* Problem details *
Copy every line below precisely, leaving nothing out.

* Study material *
-----

This design comes from an exercise in tuning for small area, a short achievable clock period and few clock cycles on the open sky130 flow, not from production work. Where RTL was checked, it was by simulation tests only, not by an equivalence proof against the original. Power figures rest on the tool's default switching activity, not on a simulated workload.

==> inputs of yarrow <==
// dsp_slice_top
module dsp_slice_top (
	input logic clk,
	input logic reset,
	input logic wb_cyc,
	input logic wb_stb,
	input logic wb_we,
	input logic [2:0] wb_adr,
	input logic [31:0] wb_dat_w,
	output logic [31:0] wb_dat_r,
	output logic wb_ack
);
==> flow/config.mk <==
export PLATFORM = sky130hd
export DESIGN_NAME = dsp_slice_top
export DESIGN_NICKNAME = dsp_slice_top
export VERILOG_FILES = /design/flow/design.v
export SDC_FILE = /design/flow/constraint.sdc
export NUM_CORES = 4
export LEC_CHECK = 0
export ABC_CLOCK_PERIOD_IN_PS = 3000
export CAP_MARGIN = 20
export CORE_MARGIN = 2
export CORE_UTILIZATION = 40
export SLEW_MARGIN = 20
==> flow/constraint.sdc <==
create_clock -name core_clock -period 10.0 [get_ports {clk}]
set_input_delay 2.0000 -clock core_clock [delete_from_list [all_inputs] [get_ports {clk}]]
set_output_delay 2.0000 -clock core_clock [all_outputs]
set_load 0.01 [all_outputs]
standard.sh (not shown) runs the stock make flow with config.mk's settings and CLKGATE_MAP_FILE= SYNTH_SCRIPT=/design/flow/synth_recipe.tcl, a recipe that flattens the netlist after the stock synthesis.
==> flow/flow/run.sh <==
#!/bin/bash
set -o pipefail
export SETUP_SLACK_MARGIN=6.8
bash standard.sh > standard.log 2>&1
==> amber: changes against yarrow <==
==> flow/flow/run.sh (replaced) <==
#!/bin/bash
set -o pipefail
export SETUP_SLACK_MARGIN=6.8
export CTS_ARGS="-sink_clustering_enable -repair_clock_nets -dont_use_dummy_load -sink_clustering_size 24 -sink_clustering_max_diameter 120"
bash standard.sh > standard.log 2>&1
==> maple: changes against yarrow <==
--- a/flow/design.v
+++ b/flow/design.v
@@ -1955,17 +1955,16 @@
 	logic [1:0] opcode;
 	logic [1:0] mode;
 	logic cin;
 	logic [pw-1:0] p;
 	logic cout;
 	logic step1, step2, exec, fin;
 	logic [5:0] bq;  
 	logic [pw:0] sc_s, sc_c;
-	logic sc_zero;
 	assign req = wb_cyc & wb_stb & ~wb_ack & ~(wb_we & (wb_adr == dsp_pkg::addr_ctrl) & step1);
 	assign we_a = req & wb_we & (wb_adr == dsp_pkg::addr_a);
 	assign we_b = req & wb_we & (wb_adr == dsp_pkg::addr_b);
 	assign we_c_lo = req & wb_we & (wb_adr == dsp_pkg::addr_c_lo);
 	assign we_c_hi = req & wb_we & (wb_adr == dsp_pkg::addr_c_hi);
 	assign we_ctrl = req & wb_we & (wb_adr == dsp_pkg::addr_ctrl);
 	always_ff @(posedge clk) begin
 		if (reset) begin
@@ -2004,56 +2003,59 @@
 			if (we_ctrl)
 				bq <= wb_dat_w[1] ? 6'd0 : b[5:0];  
 			else if (we_b)
 				bq <= wb_dat_w[17:12];
 			else if (we_a | exec)
 				bq <= b[17:12];
 			else if (step1)
 				bq <= b[11:6];
-			else if (step2)
-				bq <= b[5:0];
+			else
+				bq <= '0;  
 		end
 	end
 	logic sel_fb;   
 	logic sel_ab;   
 	logic sel_cx;   
 	logic sel_wp;   
 	logic sel_wc;   
 	logic ex_cin;
 	logic kill12, kill24;
 	logic split12, split24;
 	logic [pw:0] r1, r2;
 	logic [pw-1:0] w_row;
-	logic sc_zero_next;
-	assign sc_zero_next = ~step1 & sc_zero;
+	logic sel_hold;  
 	always_ff @(posedge clk) begin
 		if (reset) begin
 			sel_fb <= 1'b0;
+			sel_hold <= 1'b0;
 			sel_ab <= 1'b0;
 			sel_cx <= 1'b0;
 			sel_wp <= 1'b0;
 			sel_wc <= 1'b0;
 			ex_cin <= 1'b0;
 			kill12 <= 1'b0;
 			kill24 <= 1'b0;
 		end else begin
-			sel_fb <= (step1 & ~(we_a | we_b | exec)) | (we_ctrl & ~wb_dat_w[1] & ~sc_zero_next);
+			sel_fb <= (step1 & ~(we_a | we_b | exec)) | (we_ctrl & ~wb_dat_w[1]);
+			sel_hold <= ~(we_a | we_b | exec | step1 | we_ctrl);
 			sel_ab <= we_ctrl & (wb_dat_w[1:0] == 2'd2);
 			sel_cx <= we_ctrl & (wb_dat_w[1:0] == 2'd3);
 			sel_wp <= we_ctrl & wb_dat_w[0];
 			sel_wc <= we_ctrl & ~wb_dat_w[0];
 			ex_cin <= we_ctrl & wb_dat_w[4] & ~(wb_dat_w[1] & wb_dat_w[3]);
 			kill12 <= we_ctrl & wb_dat_w[1] & (wb_dat_w[3:2] == 2'd3);
 			kill24 <= we_ctrl & wb_dat_w[1] & wb_dat_w[3];
 		end
 	end
 	assign r1 = ({(pw + 1){sel_fb}} & {sc_s[pw-6:0], 6'd0}) |
+		({(pw + 1){sel_hold}} & sc_s) |
 		({(pw + 1){sel_cx}} & {1'b0, c});
 	assign r2 = ({(pw + 1){sel_fb}} & {sc_c[pw-6:0], 6'd0}) |
+		({(pw + 1){sel_hold}} & sc_c) |
 		({(pw + 1){sel_ab}} & {{(pw + 1 - aw - bw){1'b0}}, a, b});
 	assign w_row = ({pw{sel_wp}} & p) | ({pw{sel_wc}} & c);
 	assign split12 = opcode[1] & (mode == 2'd3);
 	assign split24 = opcode[1] & mode[1];
 	logic [pw:0] t_s, t_c;
 	dsp_csa_tree u_tree (
 		.a(a),
 		.bq(bq),
@@ -2063,26 +2065,18 @@
 		.cin(ex_cin),
 		.kill12(kill12),  
 		.kill24(kill24),
 		.kill36(kill12),
 		.s(t_s),
 		.c(t_c)
 	);
 	always_ff @(posedge clk) begin
-		if (step1 | step2 | exec) begin
-			sc_s <= t_s;
-			sc_c <= t_c;
-		end
-	end
-	always_ff @(posedge clk) begin
-		if (reset)
-			sc_zero <= 1'b1;
-		else if (step1)
-			sc_zero <= 1'b0;
+		sc_s <= t_s;
+		sc_c <= t_c;
 	end
 	logic [pw:0] sum;
 	dsp_simd_adder u_adder (
 		.s(sc_s),
 		.c(sc_c),
 		.split12(split12),
 		.split24(split24),
 		.sum(sum)
==> flow/flow/run.sh (replaced) <==
#!/bin/bash
set -o pipefail
export SETUP_SLACK_MARGIN=6.6
export CTS_ARGS="-sink_clustering_enable -repair_clock_nets -dont_use_dummy_load -sink_clustering_size 24 -sink_clustering_max_diameter 120"
bash standard.sh > standard.log 2>&1
==> run summary <==
LEAKAGE=10.61 nW; routed wire length=82.41 mm; Post-synth EDFFs=98; most frequent cell after synthesis=nand2_1; outcome=timing/DRC/antenna clean
(the above is from yarrow)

-----

* Task answer *
This design comes from an exercise in tuning for small area, a short achievable clock period and few clock cycles on the open sky130 flow, not from production work. Where RTL was checked, it was by simulation tests only, not by an equivalence proof against the original. Power figures rest on the tool's default switching activity, not on a simulated workload.

==> inputs of yarrow <==
// dsp_slice_top
module dsp_slice_top (
	input logic clk,
	input logic reset,
	input logic wb_cyc,
	input logic wb_stb,
	input logic wb_we,
	input logic [2:0] wb_adr,
	input logic [31:0] wb_dat_w,
	output logic [31:0] wb_dat_r,
	output logic wb_ack
);
==> flow/config.mk <==
export PLATFORM = sky130hd
export DESIGN_NAME = dsp_slice_top
export DESIGN_NICKNAME = dsp_slice_top
export VERILOG_FILES = /design/flow/design.v
export SDC_FILE = /design/flow/constraint.sdc
export NUM_CORES = 4
export LEC_CHECK = 0
export ABC_CLOCK_PERIOD_IN_PS = 3000
export CAP_MARGIN = 20
export CORE_MARGIN = 2
export CORE_UTILIZATION = 40
export SLEW_MARGIN = 20
==> flow/constraint.sdc <==
create_clock -name core_clock -period 10.0 [get_ports {clk}]
set_input_delay 2.0000 -clock core_clock [delete_from_list [all_inputs] [get_ports {clk}]]
set_output_delay 2.0000 -clock core_clock [all_outputs]
set_load 0.01 [all_outputs]
standard.sh (not shown) runs the stock make flow with config.mk's settings and CLKGATE_MAP_FILE= SYNTH_SCRIPT=/design/flow/synth_recipe.tcl, a recipe that flattens the netlist after the stock synthesis.
==> flow/flow/run.sh <==
#!/bin/bash
set -o pipefail
export SETUP_SLACK_MARGIN=6.8
bash standard.sh > standard.log 2>&1
==> amber: changes against yarrow <==
==> flow/flow/run.sh (replaced) <==
#!/bin/bash
set -o pipefail
export SETUP_SLACK_MARGIN=6.8
export CTS_ARGS="-sink_clustering_enable -repair_clock_nets -dont_use_dummy_load -sink_clustering_size 24 -sink_clustering_max_diameter 120"
bash standard.sh > standard.log 2>&1
==> maple: changes against yarrow <==
--- a/flow/design.v
+++ b/flow/design.v
@@ -1955,17 +1955,16 @@
 	logic [1:0] opcode;
 	logic [1:0] mode;
 	logic cin;
 	logic [pw-1:0] p;
 	logic cout;
 	logic step1, step2, exec, fin;
 	logic [5:0] bq;  
 	logic [pw:0] sc_s, sc_c;
-	logic sc_zero;
 	assign req = wb_cyc & wb_stb & ~wb_ack & ~(wb_we & (wb_adr == dsp_pkg::addr_ctrl) & step1);
 	assign we_a = req & wb_we & (wb_adr == dsp_pkg::addr_a);
 	assign we_b = req & wb_we & (wb_adr == dsp_pkg::addr_b);
 	assign we_c_lo = req & wb_we & (wb_adr == dsp_pkg::addr_c_lo);
 	assign we_c_hi = req & wb_we & (wb_adr == dsp_pkg::addr_c_hi);
 	assign we_ctrl = req & wb_we & (wb_adr == dsp_pkg::addr_ctrl);
 	always_ff @(posedge clk) begin
 		if (reset) begin
@@ -2004,56 +2003,59 @@
 			if (we_ctrl)
 				bq <= wb_dat_w[1] ? 6'd0 : b[5:0];  
 			else if (we_b)
 				bq <= wb_dat_w[17:12];
 			else if (we_a | exec)
 				bq <= b[17:12];
 			else if (step1)
 				bq <= b[11:6];
-			else if (step2)
-				bq <= b[5:0];
+			else
+				bq <= '0;  
 		end
 	end
 	logic sel_fb;   
 	logic sel_ab;   
 	logic sel_cx;   
 	logic sel_wp;   
 	logic sel_wc;   
 	logic ex_cin;
 	logic kill12, kill24;
 	logic split12, split24;
 	logic [pw:0] r1, r2;
 	logic [pw-1:0] w_row;
-	logic sc_zero_next;
-	assign sc_zero_next = ~step1 & sc_zero;
+	logic sel_hold;  
 	always_ff @(posedge clk) begin
 		if (reset) begin
 			sel_fb <= 1'b0;
+			sel_hold <= 1'b0;
 			sel_ab <= 1'b0;
 			sel_cx <= 1'b0;
 			sel_wp <= 1'b0;
 			sel_wc <= 1'b0;
 			ex_cin <= 1'b0;
 			kill12 <= 1'b0;
 			kill24 <= 1'b0;
 		end else begin
-			sel_fb <= (step1 & ~(we_a | we_b | exec)) | (we_ctrl & ~wb_dat_w[1] & ~sc_zero_next);
+			sel_fb <= (step1 & ~(we_a | we_b | exec)) | (we_ctrl & ~wb_dat_w[1]);
+			sel_hold <= ~(we_a | we_b | exec | step1 | we_ctrl);
 			sel_ab <= we_ctrl & (wb_dat_w[1:0] == 2'd2);
 			sel_cx <= we_ctrl & (wb_dat_w[1:0] == 2'd3);
 			sel_wp <= we_ctrl & wb_dat_w[0];
 			sel_wc <= we_ctrl & ~wb_dat_w[0];
 			ex_cin <= we_ctrl & wb_dat_w[4] & ~(wb_dat_w[1] & wb_dat_w[3]);
 			kill12 <= we_ctrl & wb_dat_w[1] & (wb_dat_w[3:2] == 2'd3);
 			kill24 <= we_ctrl & wb_dat_w[1] & wb_dat_w[3];
 		end
 	end
 	assign r1 = ({(pw + 1){sel_fb}} & {sc_s[pw-6:0], 6'd0}) |
+		({(pw + 1){sel_hold}} & sc_s) |
 		({(pw + 1){sel_cx}} & {1'b0, c});
 	assign r2 = ({(pw + 1){sel_fb}} & {sc_c[pw-6:0], 6'd0}) |
+		({(pw + 1){sel_hold}} & sc_c) |
 		({(pw + 1){sel_ab}} & {{(pw + 1 - aw - bw){1'b0}}, a, b});
 	assign w_row = ({pw{sel_wp}} & p) | ({pw{sel_wc}} & c);
 	assign split12 = opcode[1] & (mode == 2'd3);
 	assign split24 = opcode[1] & mode[1];
 	logic [pw:0] t_s, t_c;
 	dsp_csa_tree u_tree (
 		.a(a),
 		.bq(bq),
@@ -2063,26 +2065,18 @@
 		.cin(ex_cin),
 		.kill12(kill12),  
 		.kill24(kill24),
 		.kill36(kill12),
 		.s(t_s),
 		.c(t_c)
 	);
 	always_ff @(posedge clk) begin
-		if (step1 | step2 | exec) begin
-			sc_s <= t_s;
-			sc_c <= t_c;
-		end
-	end
-	always_ff @(posedge clk) begin
-		if (reset)
-			sc_zero <= 1'b1;
-		else if (step1)
-			sc_zero <= 1'b0;
+		sc_s <= t_s;
+		sc_c <= t_c;
 	end
 	logic [pw:0] sum;
 	dsp_simd_adder u_adder (
 		.s(sc_s),
 		.c(sc_c),
 		.split12(split12),
 		.split24(split24),
 		.sum(sum)
==> flow/flow/run.sh (replaced) <==
#!/bin/bash
set -o pipefail
export SETUP_SLACK_MARGIN=6.6
export CTS_ARGS="-sink_clustering_enable -repair_clock_nets -dont_use_dummy_load -sink_clustering_size 24 -sink_clustering_max_diameter 120"
bash standard.sh > standard.log 2>&1
==> run summary <==
LEAKAGE=10.61 nW; routed wire length=82.41 mm; Post-synth EDFFs=98; most frequent cell after synthesis=nand2_1; outcome=timing/DRC/antenna clean
(the above is from yarrow)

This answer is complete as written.